In keeping with our vow to eat less meat and experiment with a more plant-based diet, I was delighted to have found the bones of this recipe in Food and Wine. It’s pure vegetarian, a wonderful balance of textures and flavors with just a shot of heat and enough cream sauce to coat its every ingredient. Mushrooms are a traditional stand in for meat in vegetarian cooking. In this case, I used three varieties. Portobellos in big slices joined half caps of Shiitakes and quartered Creminis.  This gave the dish not only a lot of great mushroom flavor, but also an undeniable ‘meatiness’.  The crisp asparagus and the creamy pasta were perfect counter plays to the mushrooms.  And then there’s that irresistible cream sauce with its bright hint of lemon.

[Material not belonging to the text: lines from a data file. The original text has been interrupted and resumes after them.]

[config.mk]
export PLATFORM = sky130hd
export DESIGN_NAME = priority_round_robin_task_scheduler_core
export DESIGN_NICKNAME = d
export VERILOG_FILES = /design/src/design/prrts_pkg.sv /design/src/design/prrts_cell.sv /design/src/design/prrts_ctrl.sv /design/src/design/priority_round_robin_task_scheduler_core.sv
export SDC_FILE = /design/constraint.sdc
export NUM_CORES = 2
export LEC_CHECK = 0
export ABC_AREA = 1
export BUFFER_PORTS_ARGS = -buffer_cell sky130_fd_sc_hd__buf_4
export CAP_MARGIN = 10
export CORE_ASPECT_RATIO = 0.5
export CORE_MARGIN = 2
export CORE_UTILIZATION = 30
export DETAILED_ROUTE_END_ITERATION = 8
export GPL_TIMING_DRIVEN = 0
export PLACE_DENSITY = 0.51
export SETUP_SLACK_MARGIN = 0.15
export SLEW_MARGIN = 15
export SYNTH_ARGS = -nofsm -noshare
export SYNTH_HDL_FRONTEND = slang
export SYNTH_SLANG_ARGS = --single-unit
[constraint.sdc]
create_clock -name clk -period 7.4 [get_ports clk]
set_input_delay 1.11 -clock clk [delete_from_list [all_inputs] [get_ports clk]]
set_output_delay 1.11 -clock clk [all_outputs]
set_load 0.01 [all_outputs]
[src/design/prrts_pkg.sv]
// shared types, constants and codes for the task scheduler
`timescale 1ns / 1ps

package prrts_pkg;

    localparam int MAX_TASKS = 16;
    localparam int IDX_W     = (MAX_TASKS > 1) ? $clog2(MAX_TASKS) : 1;
    localparam int CNT_W     = $clog2(MAX_TASKS + 1);

    localparam logic [7:0] IDLE_PRIO = 8'd255;

    typedef enum logic [2:0] {
        FN_CREATE = 3'd0,
        FN_TICK   = 3'd1,
        FN_DELAY  = 3'd2,
        FN_SWITCH = 3'd3,
        FN_START  = 3'd4
    } func_t;

    typedef enum logic [1:0] {
        RES_OK       = 2'd0,
        RES_FULL     = 2'd1,
        RES_NO_TASKS = 2'd2,
        RES_IGNORED  = 2'd3
    } status_t;

    localparam logic [1:0] RS_READY   = 2'd0;
    localparam logic [1:0] RS_RUNNING = 2'd1;
    localparam logic [1:0] RS_BLOCKED = 2'd2;

    typedef enum logic [2:0] {
        OP_NONE,
        OP_CREATE,
        OP_TICK,
        OP_DELAY,
        OP_DEMOTE,
        OP_RUN
    } cell_op_t;

    typedef enum logic [1:0] {
        S_IDLE,
        S_EXEC,
        S_SCAN,
        S_FINISH
    } state_t;

    typedef struct packed {
        cell_op_t          op;
        logic [IDX_W-1:0]  target;
        logic [7:0]        prio;
        logic [31:0]       sp;
        logic [31:0]       ticks;
        logic [IDX_W-1:0]  cur;
        logic [CNT_W-1:0]  count;
    } cell_cmd_t;

    typedef struct packed {
        logic              found;
        logic [7:0]        prio;
        logic [CNT_W-1:0]  gap;
        logic [IDX_W-1:0]  idx;
        logic [31:0]       sp;
    } cand_t;

endpackage

[src/design/prrts_cell.sv]
// one task table entry with its stage of the candidate chain
`timescale 1ns / 1ps

module prrts_cell (
    input  logic                            clk,
    input  logic [prrts_pkg::IDX_W-1:0]     cell_idx,
    input  prrts_pkg::cell_cmd_t            cmd,
    input  prrts_pkg::cand_t                cand_in,
    output prrts_pkg::cand_t                cand_out
);

    logic [1:0]  run_state_reg, run_state_next;
    logic [7:0]  prio_reg, prio_next;
    logic [31:0] ticks_reg, ticks_next;
    logic [31:0] sp_reg, sp_next;
    prrts_pkg::cand_t cand_reg, cand_next;

    logic                        hit;
    logic                        in_table;
    logic                        eligible;
    logic                        take;
    logic [prrts_pkg::CNT_W-1:0] idx_ext;
    logic [prrts_pkg::CNT_W-1:0] cur_ext;
    logic [prrts_pkg::CNT_W-1:0] gap;

    // entry update
    always_comb
    begin
        hit            = (cmd.target == cell_idx);
        idx_ext        = prrts_pkg::CNT_W'(cell_idx);
        in_table       = (idx_ext < cmd.count);
        run_state_next = run_state_reg;
        prio_next      = prio_reg;
        ticks_next     = ticks_reg;
        sp_next        = sp_reg;
        unique case (cmd.op)
            prrts_pkg::OP_CREATE:
            begin
                if (hit)
                begin
                    run_state_next = prrts_pkg::RS_READY;
                    prio_next      = cmd.prio;
                    ticks_next     = '0;
                    sp_next        = cmd.sp;
                end
            end
            prrts_pkg::OP_TICK:
            begin
                if ((cell_idx != '0) && in_table &&
                    (run_state_reg == prrts_pkg::RS_BLOCKED) && (ticks_reg != '0))
                begin
                    ticks_next = ticks_reg - 32'd1;
                    if (ticks_reg == 32'd1)
                    begin
                        run_state_next = prrts_pkg::RS_READY;
                    end
                end
            end
            prrts_pkg::OP_DELAY:
            begin
                if (hit)
                begin
                    ticks_next     = cmd.ticks;
                    run_state_next = prrts_pkg::RS_BLOCKED;
                end
            end
            prrts_pkg::OP_DEMOTE:
            begin
                if (hit)
                begin
                    sp_next = cmd.sp;
                    if (run_state_reg == prrts_pkg::RS_RUNNING)
                    begin
                        run_state_next = prrts_pkg::RS_READY;
                    end
                end
            end
            prrts_pkg::OP_RUN:
            begin
                if (hit)
                begin
                    run_state_next = prrts_pkg::RS_RUNNING;
                end
            end
            default:
            begin
            end
        endcase
    end

    // candidate stage: keep the better of the incoming and this entry
    always_comb
    begin
        cur_ext = prrts_pkg::CNT_W'(cmd.cur);
        if (idx_ext > cur_ext)
        begin
            gap = idx_ext - cur_ext - prrts_pkg::CNT_W'(1);
        end
        else
        begin
            gap = idx_ext + cmd.count - cur_ext - prrts_pkg::CNT_W'(1);
        end
        eligible = in_table && (prio_reg != prrts_pkg::IDLE_PRIO) &&
                   ((run_state_reg == prrts_pkg::RS_READY) ||
                    (run_state_reg == prrts_pkg::RS_RUNNING));
        take = eligible && (!cand_in.found || (prio_reg < cand_in.prio) ||
                            ((prio_reg == cand_in.prio) && (gap < cand_in.gap)));
        cand_next = cand_in;
        if (take)
        begin
            cand_next.found = 1'b1;
            cand_next.prio  = prio_reg;
            cand_next.gap   = gap;
            cand_next.idx   = cell_idx;
            cand_next.sp    = sp_reg;
        end
        else if (!cand_in.found && (cell_idx == '0))
        begin
            // idle fallback carries entry zero's stack pointer
            cand_next.sp = sp_reg;
        end
    end

    always_ff @(posedge clk)
    begin
        run_state_reg <= run_state_next;
        prio_reg      <= prio_next;
        ticks_reg     <= ticks_next;
        sp_reg        <= sp_next;
        cand_reg      <= cand_next;
    end

    assign cand_out = cand_reg;

endmodule

[src/design/prrts_ctrl.sv]
// sequencer, scheduler registers and result register
`timescale 1ns / 1ps

module prrts_ctrl (
    input  logic                         clk,
    input  logic                         rst_n,
    input  logic                         in_valid,
    output logic                         in_ready,
    input  logic [2:0]                   func,
    input  logic [7:0]                   priority_req,
    input  logic [31:0]                  stack_pointer,
    input  logic [31:0]                  delay_ticks,
    output logic                         out_valid,
    input  logic                         out_ready,
    output logic [1:0]                   status,
    output logic [3:0]                   task_index,
    output logic [31:0]                  task_sp,
    output logic                         switch_request,
    output prrts_pkg::cell_cmd_t         cmd,
    input  prrts_pkg::cand_t             cand
);

    prrts_pkg::state_t  state_reg, state_next;
    prrts_pkg::func_t   func_reg, func_next;
    logic [7:0]         prio_reg, prio_next;
    logic [31:0]        sp_reg, sp_next;
    logic [31:0]        dly_reg, dly_next;
    logic [prrts_pkg::CNT_W-1:0] count_reg, count_next;
    logic [prrts_pkg::IDX_W-1:0] cur_reg, cur_next;
    logic               cur_valid_reg, cur_valid_next;
    logic               running_reg, running_next;
    logic [prrts_pkg::IDX_W-1:0] scan_cnt_reg, scan_cnt_next;

    logic               out_valid_reg, out_valid_next;
    prrts_pkg::status_t status_reg, status_next;
    logic [3:0]         index_reg, index_next;
    logic [31:0]        tsp_reg, tsp_next;
    logic               req_reg, req_next;

    logic               out_free;
    logic               load_out;

    assign out_free = !out_valid_reg || out_ready;

    always_comb
    begin
        state_next = state_reg;
        unique case (state_reg)
            prrts_pkg::S_IDLE:
            begin
                if (in_valid)
                begin
                    state_next = prrts_pkg::S_EXEC;
                end
            end
            prrts_pkg::S_EXEC:
            begin
                if ((func_reg == prrts_pkg::FN_SWITCH) && (count_reg != '0))
                begin
                    state_next = prrts_pkg::S_SCAN;
                end
                else if (out_free)
                begin
                    state_next = prrts_pkg::S_IDLE;
                end
            end
            prrts_pkg::S_SCAN:
            begin
                if (scan_cnt_reg == '0)
                begin
                    state_next = prrts_pkg::S_FINISH;
                end
            end
            prrts_pkg::S_FINISH:
            begin
                if (out_free)
                begin
                    state_next = prrts_pkg::S_IDLE;
                end
            end
        endcase
    end

    always_comb
    begin
        in_ready       = (state_reg == prrts_pkg::S_IDLE);
        func_next      = func_reg;
        prio_next      = prio_reg;
        sp_next        = sp_reg;
        dly_next       = dly_reg;
        count_next     = count_reg;
        cur_next       = cur_reg;
        cur_valid_next = cur_valid_reg;
        running_next   = running_reg;
        scan_cnt_next  = scan_cnt_reg;
        load_out       = 1'b0;
        status_next    = status_reg;
        index_next     = index_reg;
        tsp_next       = tsp_reg;
        req_next       = req_reg;

        cmd        = '0;
        cmd.op     = prrts_pkg::OP_NONE;
        cmd.cur    = cur_reg;
        cmd.count  = count_reg;

        unique case (state_reg)
            prrts_pkg::S_IDLE:
            begin
                if (in_valid)
                begin
                    func_next = prrts_pkg::func_t'(func);
                    prio_next = priority_req;
                    sp_next   = stack_pointer;
                    dly_next  = delay_ticks;
                end
            end
            prrts_pkg::S_EXEC:
            begin
                status_next = prrts_pkg::RES_OK;
                index_next  = '0;
                tsp_next    = '0;
                req_next    = 1'b0;
                unique case (func_reg)
                    prrts_pkg::FN_CREATE:
                    begin
                        load_out = out_free;
                        if (count_reg >= prrts_pkg::CNT_W'(prrts_pkg::MAX_TASKS))
                        begin
                            status_next = prrts_pkg::RES_FULL;
                        end
                        else
                        begin
                            index_next = 4'(count_reg[prrts_pkg::IDX_W-1:0]);
                            if (out_free)
                            begin
                                cmd.op     = prrts_pkg::OP_CREATE;
                                cmd.target = count_reg[prrts_pkg::IDX_W-1:0];
                                cmd.prio   = prio_reg;
                                cmd.sp     = sp_reg;
                                count_next = count_reg + prrts_pkg::CNT_W'(1);
                            end
                        end
                    end
                    prrts_pkg::FN_TICK:
                    begin
                        load_out = out_free;
                        if (out_free)
                        begin
                            cmd.op = prrts_pkg::OP_TICK;
                        end
                    end
                    prrts_pkg::FN_DELAY:
                    begin
                        load_out = out_free;
                        if (cur_valid_reg && (dly_reg != '0))
                        begin
                            req_next = running_reg;
                            if (out_free)
                            begin
                                cmd.op     = prrts_pkg::OP_DELAY;
                                cmd.target = cur_reg;
                                cmd.ticks  = dly_reg;
                            end
                        end
                        else
                        begin
                            status_next = prrts_pkg::RES_IGNORED;
                        end
                    end
                    prrts_pkg::FN_SWITCH:
                    begin
                        if (count_reg == '0)
                        begin
                            load_out    = out_free;
                            status_next = prrts_pkg::RES_NO_TASKS;
                        end
                        else
                        begin
                            // save outgoing sp before the sweep starts
                            if (cur_valid_reg)
                            begin
                                cmd.op     = prrts_pkg::OP_DEMOTE;
                                cmd.target = cur_reg;
                                cmd.sp     = sp_reg;
                            end
                            scan_cnt_next = prrts_pkg::IDX_W'(prrts_pkg::MAX_TASKS - 1);
                        end
                    end
                    prrts_pkg::FN_START:
                    begin
                        load_out = out_free;
                        if (count_reg == '0)
                        begin
                            status_next = prrts_pkg::RES_NO_TASKS;
                        end
                        else
                        begin
                            req_next = 1'b1;
                            if (out_free)
                            begin
                                running_next   = 1'b1;
                                cur_valid_next = 1'b0;
                            end
                        end
                    end
                    default:
                    begin
                        load_out    = out_free;
                        status_next = prrts_pkg::RES_IGNORED;
                    end
                endcase
            end
            prrts_pkg::S_SCAN:
            begin
                scan_cnt_next = scan_cnt_reg - prrts_pkg::IDX_W'(1);
            end
            prrts_pkg::S_FINISH:
            begin
                load_out    = out_free;
                status_next = prrts_pkg::RES_OK;
                index_next  = 4'(cand.idx);
                tsp_next    = cand.sp;
                req_next    = 1'b0;
                if (out_free)
                begin
                    cmd.op         = prrts_pkg::OP_RUN;
                    cmd.target     = cand.idx;
                    cur_next       = cand.idx;
                    cur_valid_next = 1'b1;
                end
            end
        endcase

        if (load_out)
        begin
            out_valid_next = 1'b1;
        end
        else if (out_ready)
        begin
            out_valid_next = 1'b0;
        end
        else
        begin
            out_valid_next = out_valid_reg;
        end
    end

    always_ff @(posedge clk or negedge rst_n)
    begin
        if (!rst_n)
        begin
            state_reg     <= prrts_pkg::S_IDLE;
            count_reg     <= '0;
            cur_reg       <= '0;
            cur_valid_reg <= 1'b0;
            running_reg   <= 1'b0;
            scan_cnt_reg  <= '0;
            out_valid_reg <= 1'b0;
        end
        else
        begin
            state_reg     <= state_next;
            count_reg     <= count_next;
            cur_reg       <= cur_next;
            cur_valid_reg <= cur_valid_next;
            running_reg   <= running_next;
            scan_cnt_reg  <= scan_cnt_next;
            out_valid_reg <= out_valid_next;
        end
    end

    always_ff @(posedge clk)
    begin
        func_reg <= func_next;
        prio_reg <= prio_next;
        sp_reg   <= sp_next;
        dly_reg  <= dly_next;
        if (load_out)
        begin
            status_reg <= status_next;
            index_reg  <= index_next;
            tsp_reg    <= tsp_next;
            req_reg    <= req_next;
        end
    end

    assign out_valid      = out_valid_reg;
    assign status         = status_reg;
    assign task_index     = index_reg;
    assign task_sp        = tsp_reg;
    assign switch_request = req_reg;

endmodule

[src/design/priority_round_robin_task_scheduler_core.sv]
// top level of the priority round-robin task scheduler
`timescale 1ns / 1ps

// channel   handshake              payload
// in        in_valid / in_ready    func, priority_req, stack_pointer, delay_ticks
// out       out_valid / out_ready  status, task_index, task_sp, switch_request
//
// create, tick, delay, start and unused codes: done in the exec state, and a
// new request is taken only back in idle; switch adds the scan and finish states
// for the candidate sweep that moves one cell per cycle down the chain of task cells
// reset clears the task count, current task and run flag; table entries
// hold until written. a stalled result holds the sequencer before its commit

module priority_round_robin_task_scheduler_core (
    input  logic        clk,
    input  logic        rst_n,
    input  logic        in_valid,
    output logic        in_ready,
    input  logic [2:0]  func,
    input  logic [7:0]  priority_req,
    input  logic [31:0] stack_pointer,
    input  logic [31:0] delay_ticks,
    output logic        out_valid,
    input  logic        out_ready,
    output logic [1:0]  status,
    output logic [3:0]  task_index,
    output logic [31:0] task_sp,
    output logic        switch_request
);

    prrts_pkg::cell_cmd_t cmd;
    prrts_pkg::cand_t     cand_chain [0:prrts_pkg::MAX_TASKS];

    assign cand_chain[0] = '0;

    for (genvar k = 0; k < prrts_pkg::MAX_TASKS; k++)
    begin : g_cell
        prrts_cell u_cell (
            .clk      (clk),
            .cell_idx (prrts_pkg::IDX_W'(k)),
            .cmd      (cmd),
            .cand_in  (cand_chain[k]),
            .cand_out (cand_chain[k+1])
        );
    end

    prrts_ctrl u_ctrl (
        .clk            (clk),
        .rst_n          (rst_n),
        .in_valid       (in_valid),
        .in_ready       (in_ready),
        .func           (func),
        .priority_req   (priority_req),
        .stack_pointer  (stack_pointer),
        .delay_ticks    (delay_ticks),
        .out_valid      (out_valid),
        .out_ready      (out_ready),
        .status         (status),
        .task_index     (task_index),
        .task_sp        (task_sp),
        .switch_request (switch_request),
        .cmd            (cmd),
        .cand           (cand_chain[prrts_pkg::MAX_TASKS])
    );

    // one item in flight at a time
    a_busy_after_accept: assert property (@(posedge clk) disable iff (!rst_n)
        (in_valid && in_ready) |=> !in_ready)
        else $error("input taken while an item is in flight");

    // committing the chosen task always produces a result
    a_run_gives_result: assert property (@(posedge clk) disable iff (!rst_n)
        (cmd.op == prrts_pkg::OP_RUN) |=> (out_valid && (status == prrts_pkg::RES_OK)))
        else $error("switch commit without result");

    a_full_fields: assert property (@(posedge clk) disable iff (!rst_n)
        (out_valid && (status == prrts_pkg::RES_FULL)) |->
        ((task_index == 4'd0) && (task_sp == 32'd0) && !switch_request))
        else $error("table full result carries data");

    a_no_tasks_fields: assert property (@(posedge clk) disable iff (!rst_n)
        (out_valid && (status == prrts_pkg::RES_NO_TASKS)) |->
        ((task_index == 4'd0) && (task_sp == 32'd0)))
        else $error("no tasks result carries data");

endmodule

Cavatelli, known by 28 other names.

Recently I was asked what ingredient inspired me most. It was a no-brainer. Pasta. As simple-minded as that sounds, I am forever inspired by this simple food.  Durum wheat flour is mixed with water or eggs, formed into sheets or shapes and then cooked by boiling or baking. Astonishly, there are 310 specific shapes and varieties known by a staggering 1300 documented names. As an example, the pasta ‘Cavatelli’ is known by 28 different names. What it is called depends on what town you’re in or what region.  The pasta I used for today’s recipe was ‘Capunti’ which is what Cavatelli is called in Apulia.  It has a lovely description…”a short oval pasta resembling an open empty pea pod”.  A version of Capunti is actually quite easy for the home cook to make.  It doesn’t even require any pasta making machinery at all.  It’s hand-rolled.  Its name changes once again, wouldn’t you know, and becomes ‘Cecamariti’. ‘Cecamariti’ translates into ‘Husband Blinders’ but in this case, blinders means ‘dazzlers’.  Your husband, in other words, will be dazzled by your prowess in pasta making.  I’ve included the recipe for making your own. But I didn’t.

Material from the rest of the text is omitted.